A High Wind in Jamaica is a 1929 novel by Welsh author Richard Hughes. First titled
The Innocent Voyage, it concerns a young girl named Emily Bas-Thornton and her four siblings, John, Edward, Laura, and Rachel, whose lives on a Jamaican plantation are interrupted when a hurricane decimates their home. Their parents send them home to England on a ship that is then commandeered by pirates. The novel departs from traditional, one-dimensional models of the courageous and innocent child protagonist, for whom the audience is meant to become sympathetic. The children do anything they can to survive, actively reject their innocence, and even commit murder and occasionally turn on each other. The novel has been adapted into several films and radio and stage adaptations.
A High Wind in Jamaica begins sometime after the British Empire abolished slavery in 1834. A hurricane hits Jamaica, destroying the Bas-Thornton plantation. Placed in a dire living situation, the children’s parents put them on the
Clorinda, a ship sailing to England headed by Captain Marpole. There, they meet two creole siblings, Harry and Margaret Fernandez. Not long after departure, the ship is approached by pirates, who claim they merely intend to take their cargo and refund its rightful owners. Once aboard the ship, they threaten to kill the children and force Captain Marpole to open the safe. The pirates take the children to their ship to serve them dinner, and Captain Marpole escapes, believing they have died. He writes a letter to their parents communicating this.
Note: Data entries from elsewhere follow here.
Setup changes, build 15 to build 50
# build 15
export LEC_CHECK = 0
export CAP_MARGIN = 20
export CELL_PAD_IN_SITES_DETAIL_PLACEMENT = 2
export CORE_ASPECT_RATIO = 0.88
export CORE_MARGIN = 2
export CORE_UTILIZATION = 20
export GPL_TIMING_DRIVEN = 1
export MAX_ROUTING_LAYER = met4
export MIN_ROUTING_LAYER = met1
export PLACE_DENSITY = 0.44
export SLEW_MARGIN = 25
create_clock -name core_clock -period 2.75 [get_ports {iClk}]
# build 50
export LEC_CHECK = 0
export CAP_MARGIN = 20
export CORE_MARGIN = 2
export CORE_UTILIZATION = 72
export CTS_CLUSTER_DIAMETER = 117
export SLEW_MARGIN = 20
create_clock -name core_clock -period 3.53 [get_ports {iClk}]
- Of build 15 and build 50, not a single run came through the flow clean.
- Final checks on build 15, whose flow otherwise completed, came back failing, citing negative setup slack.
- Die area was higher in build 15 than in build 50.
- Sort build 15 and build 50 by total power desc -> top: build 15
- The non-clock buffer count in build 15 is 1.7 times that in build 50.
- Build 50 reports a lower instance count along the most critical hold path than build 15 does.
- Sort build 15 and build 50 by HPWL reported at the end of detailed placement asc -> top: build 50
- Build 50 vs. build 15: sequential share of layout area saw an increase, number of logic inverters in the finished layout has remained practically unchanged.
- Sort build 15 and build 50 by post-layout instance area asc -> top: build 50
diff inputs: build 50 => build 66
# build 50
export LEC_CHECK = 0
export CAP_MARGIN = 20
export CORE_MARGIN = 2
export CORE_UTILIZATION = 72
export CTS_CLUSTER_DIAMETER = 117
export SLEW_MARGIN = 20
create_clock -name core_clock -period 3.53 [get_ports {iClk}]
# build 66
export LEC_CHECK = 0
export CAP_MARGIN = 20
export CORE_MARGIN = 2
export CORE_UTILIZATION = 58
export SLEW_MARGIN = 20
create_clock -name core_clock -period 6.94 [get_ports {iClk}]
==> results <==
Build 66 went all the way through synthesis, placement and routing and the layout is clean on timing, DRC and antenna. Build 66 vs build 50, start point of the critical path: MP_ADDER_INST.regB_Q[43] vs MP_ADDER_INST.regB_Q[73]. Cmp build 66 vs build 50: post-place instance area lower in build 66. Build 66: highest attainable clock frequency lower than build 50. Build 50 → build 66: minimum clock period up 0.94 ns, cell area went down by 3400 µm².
Design CONV, start of the top module:
module CONV(
	input			clk,               
	input			reset,             
	output reg		busy,	            
	input			ready,	            
	output reg[11:0]	iaddr,            
	input signed[19:0]	idata,            
	output reg 	     cwr,              
	output reg[11:0] 	caddr_wr,         
	output reg[19:0] 	cdata_wr,         
	output reg	 crd,               
	output reg[11:0]	caddr_rd,         
	input	[19:0]		cdata_rd,         
	output reg[2:0] 	csel              
);
Settings: LEC_CHECK=0, CAP_MARGIN=5, CORE_ASPECT_RATIO=0.72, CORE_MARGIN=2, CORE_UTILIZATION=70, CTS_CLUSTER_SIZE=37, HOLD_SLACK_MARGIN=0.3, SETUP_SLACK_MARGIN=1.29, SLEW_MARGIN=20; clock period 4.43 ns.
run.sh (not shown) runs the stock make flow with config.mk's settings and CLKGATE_MAP_FILE=.
The starting point did not get past global routing (5_1_grt), error ODB-0269.
Change:
CAP_MARGIN = 20   (was 5)
CORE_ASPECT_RATIO = unset   (was 0.72)
CORE_UTILIZATION = 65   (was 70)
CTS_CLUSTER_SIZE = unset   (was 37)
HOLD_SLACK_MARGIN = unset   (was 0.3)
SETUP_SLACK_MARGIN = unset   (was 1.29)
clock period = 6.6 ns   (was 4.43 ns; I/O delays follow)
=>
- The new run ran to the end with violations: setup timing
- synthesized area does not change
- die area rises by 7.5%
- synthesized cell count stays the same
Change:
CORE_UTILIZATION = 72   (was 65)
SETUP_SLACK_MARGIN = 1.62   (was unset)
clock period = 5.58 ns   (was 6.6 ns; I/O delays follow)
After rerunning:
- Now the flow died in global routing (5_1_grt)
- die area is lower by roughly a tenth
- synthesized area does not change
- synthesized cell count does not change
Change:
CORE_UTILIZATION = 40   (was 72)
SETUP_SLACK_MARGIN = unset   (was 1.62)
clock period = 8.0 ns   (was 5.58 ns; I/O delays follow)
=>
- The new run completed without violations
- die size grows by 78%
- area after synthesis does not change
- synthesized cell count is unchanged
Change:
CORE_UTILIZATION = 35   (was 40)
CTS_CLUSTER_DIAMETER = 140   (was unset)
CTS_CLUSTER_SIZE = 52   (was unset)
PLACE_DENSITY = 0.4   (was unset)
Effect:
- clock skew climbs by 0.0081 ns
- setup slack degrades by 0.083 ns
Change:
ABC_AREA = 1   (was unset)
CAP_MARGIN = 10   (was 20)
CORE_UTILIZATION = 46   (was 35)
CTS_CLUSTER_DIAMETER = 219   (was 140)
CTS_CLUSTER_SIZE = 98   (was 52)
PLACE_DENSITY = unset   (was 0.4)
After rerunning: Cell area goes down slightly; register-to-register slack improves by 0.22 ns; core utilization grows by 11 points; routed wire length went down slightly; die area shrinks by about a fifth; clock-buffer cell count rose by 1; final cell count came out higher by roughly a tenth; global-route usage grows by 5.7 points.

========
## job 3191
CONV again, from the RTL that the note above started with.
clock: 7.31 ns
lec_check: 0
abc_area: 0
cap_margin: 5
core_aspect_ratio: 0.79
core_margin: 6
core_utilization: 52
cts_cluster_diameter: 354
gpl_routability_driven: 0
gpl_timing_driven: 0
hold_slack_margin: -0.01
max_routing_layer: met5
slew_margin: 20
Job 3191 -> stages 100% | layout checks FAIL | setup timing
#### Input delta (job 2971 over job 3191)
Settings: MAX_ROUTING_LAYER: met5 -> unset; HOLD_SLACK_MARGIN: -0.01 -> unset; CAP_MARGIN: 5 -> 40; CTS_CLUSTER_DIAMETER: 354 -> unset; CORE_UTILIZATION: 52 -> 16; CORE_ASPECT_RATIO: 0.79 -> unset; CORE_MARGIN: 6 -> 2; GPL_ROUTABILITY_DRIVEN: 0 -> unset; ABC_AREA: 0 -> 1; CTS_CLUSTER_SIZE: unset -> 48; the clock period (ns, I/O delays scaled along): 7.31 -> 8.0.
## What came out
- Job 2971 finished all stages; the layout is clean.
- Buffer count excluding the clock tree in the final layout came out lower on job 2971 than on job 3191.
- In the tables for job 3191 and job 2971, area fraction in and, or, nand and nor cells after synthesis reads lower with job 3191.
- Against job 3191, job 2971 comes in 210% higher on die area.
- Reported for job 3191 and job 2971, count of buffering cells on the critical path with inverters included turned out identical to the last digit.
==> design.v <==
`default_nettype none
module deserializer #(
    parameter ADDRW   = 24,
    parameter OPCODEW = 2
) (
    input  wire               clk,
    input  wire               rst_n,
    input  wire               spi_clk,
    input  wire               mosi,
    input  wire               cs_n,
    input  wire               aes_ready_in,
    input  wire               sha_ready_in,
    output reg                valid, 
    output reg  [OPCODEW-1:0] opcode,     
    output reg  [ADDRW-1:0]   key_addr,
    output reg  [ADDRW-1:0]   text_addr,
    output reg  [ADDRW-1:0]   dest_addr,
    output reg                valid_out
);
    localparam integer SHIFT_W = 1 + OPCODEW + (3 * ADDRW);
    localparam integer CW = $clog2(SHIFT_W + 1);
    localparam [CW-1:0] CNT_FULL = CW'(SHIFT_W) - 1;
    reg [1:0] r_clk;
    reg [1:0] r_cs_n;
    reg [1:0] r_mosi;    
    always @(posedge clk or negedge rst_n) begin
        if (!rst_n) begin        
            r_clk <= 2'b00;      
            r_cs_n <= 2'b11;     
            r_mosi <= 2'b00;
        end else begin
            r_clk <= {r_clk[0], spi_clk};
            r_cs_n <= {r_cs_n[0], cs_n};
            r_mosi <= {r_mosi[0], mosi};
        end
    end
    wire clk_posedge = (r_clk == 2'b01);   
    reg [CW-1:0] cnt;   
    reg [SHIFT_W-1:0] shift_reg;
    reg busy;   
    always @ (posedge clk or negedge rst_n) begin
        if (!rst_n) begin    
            cnt        <= {CW{1'b0}};
            shift_reg  <= {SHIFT_W{1'b0}};
            busy       <= 1'b0;
            valid      <= 1'b0;
            opcode     <= {OPCODEW{1'b0}};
            key_addr   <= {ADDRW{1'b0}};
            text_addr  <= {ADDRW{1'b0}};
            dest_addr  <= {ADDRW{1'b0}}; 
            valid_out  <= 1'b0;
        end else begin
            valid_out <= 1'b0;   
            if (~r_cs_n[1]) begin                      
                if (clk_posedge && !busy) begin
                    shift_reg <= {shift_reg[SHIFT_W-2:0], r_mosi[1]};
                    if (cnt == CNT_FULL) begin
                        busy <= 1'b1;                  
                        cnt  <= {CW{1'b0}};
                    end else begin
                        cnt <= cnt + 1'b1;             
                    end
                end
            end else begin
                if (!busy) begin
                    cnt       <= {CW{1'b0}};
                    shift_reg <= {SHIFT_W{1'b0}};
                end
            end
            if (shift_reg[3*ADDRW]) begin
                if (busy && sha_ready_in) begin
                    valid     <= shift_reg[SHIFT_W-1];
                    opcode    <= shift_reg[SHIFT_W-2 : 3*ADDRW];
                    key_addr  <= shift_reg[3*ADDRW-1 : 2*ADDRW]; 
                    text_addr <= shift_reg[2*ADDRW-1 : ADDRW];
                    dest_addr <= shift_reg[ADDRW-1 : 0];
                    valid_out <= 1'b1;   
                    busy      <= 1'b0;
                end
            end else begin
                if (busy && aes_ready_in) begin
                    valid     <= shift_reg[SHIFT_W-1];
                    opcode    <= shift_reg[SHIFT_W-2 : 3*ADDRW];
                    key_addr  <= shift_reg[3*ADDRW-1 : 2*ADDRW]; 
                    text_addr <= shift_reg[2*ADDRW-1 : ADDRW];
                    dest_addr <= shift_reg[ADDRW-1 : 0];
                    valid_out <= 1'b1;   
                    busy      <= 1'b0;
                end
            end
        end
    end
endmodule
The children soon befriend some of the pirates, including the cook, José, and the first officer, Otto. The chief pirate, Captain Jonsen, especially favors Emily. Their first stop is Santa Lucia, where they sell the stolen goods. Captain Jonsen tries to get a rich lady to adopt the children, but she refuses. That night, José takes the children off the ship; they wander the island, and John tragically dies from a fall in a shipyard warehouse. Emily, Edward, Rachel, and Laura, instantly repress the memory of their brother, while Captain Jonsen mourns him. When they set sail again, Captain Jonsen makes a sexual advance towards Emily, which she fearfully rejects. Rachel accidentally injures Emily’s leg, and Captain Jonsen houses her in his cabin. Margaret, meanwhile, begins to sleep with Otto.
The pirates grow desperate for a successful capture, and finally, overtake a Dutch ship transporting exotic animals. They instigate a fight between a tiger and a lion for their entertainment. The captured Dutch captain pleads with Emily to release him, then sees a knife and advances towards it. Emily grabs the knife and kills him. When the pirate crew comes back to their vessel, they assume the able-bodied Margaret is the murderer, and toss her overboard. Luckily, some pirates are still rowing back to the ship, and they save her.
Captain Jonsen tries to stick the children with a steamship that passes by alleging that they were found abandoned in Cuba. Initially, the children stick to the captain’s story and travel aboard the new ship, where they enjoy great luxuries. However, Emily lets slip that their former vessel was run by pirates. The steamer’s captain notifies the British government, which captures the pirates and schedules a trial. When the children finally return to their families, they appear unchanged by their voyage, aside from Margaret, who has gone insane. Emily has almost completely repressed her memory of the murder she committed, and the younger siblings have forgotten most of the voyage.
The family’s lawyer recommends that only Emily should stand witness for the pirates’ trial. He drafts her a statement to deliver in court affirming that the pirates did not harm them. However, once in front of a jury, Emily breaks down and states that she witnessed the murder of the Dutch captain (though she is unable to assert her responsibility). As a result, the pirates are declared guilty and executed. The siblings return to school, and the traumas they suffered remain somehow invisible to the naked eye.
A High Wind in Jamaica neither absolves nor condemns its child protagonists; instead, it relays their struggles matter-of-factly, forcing readers to make their own judgments.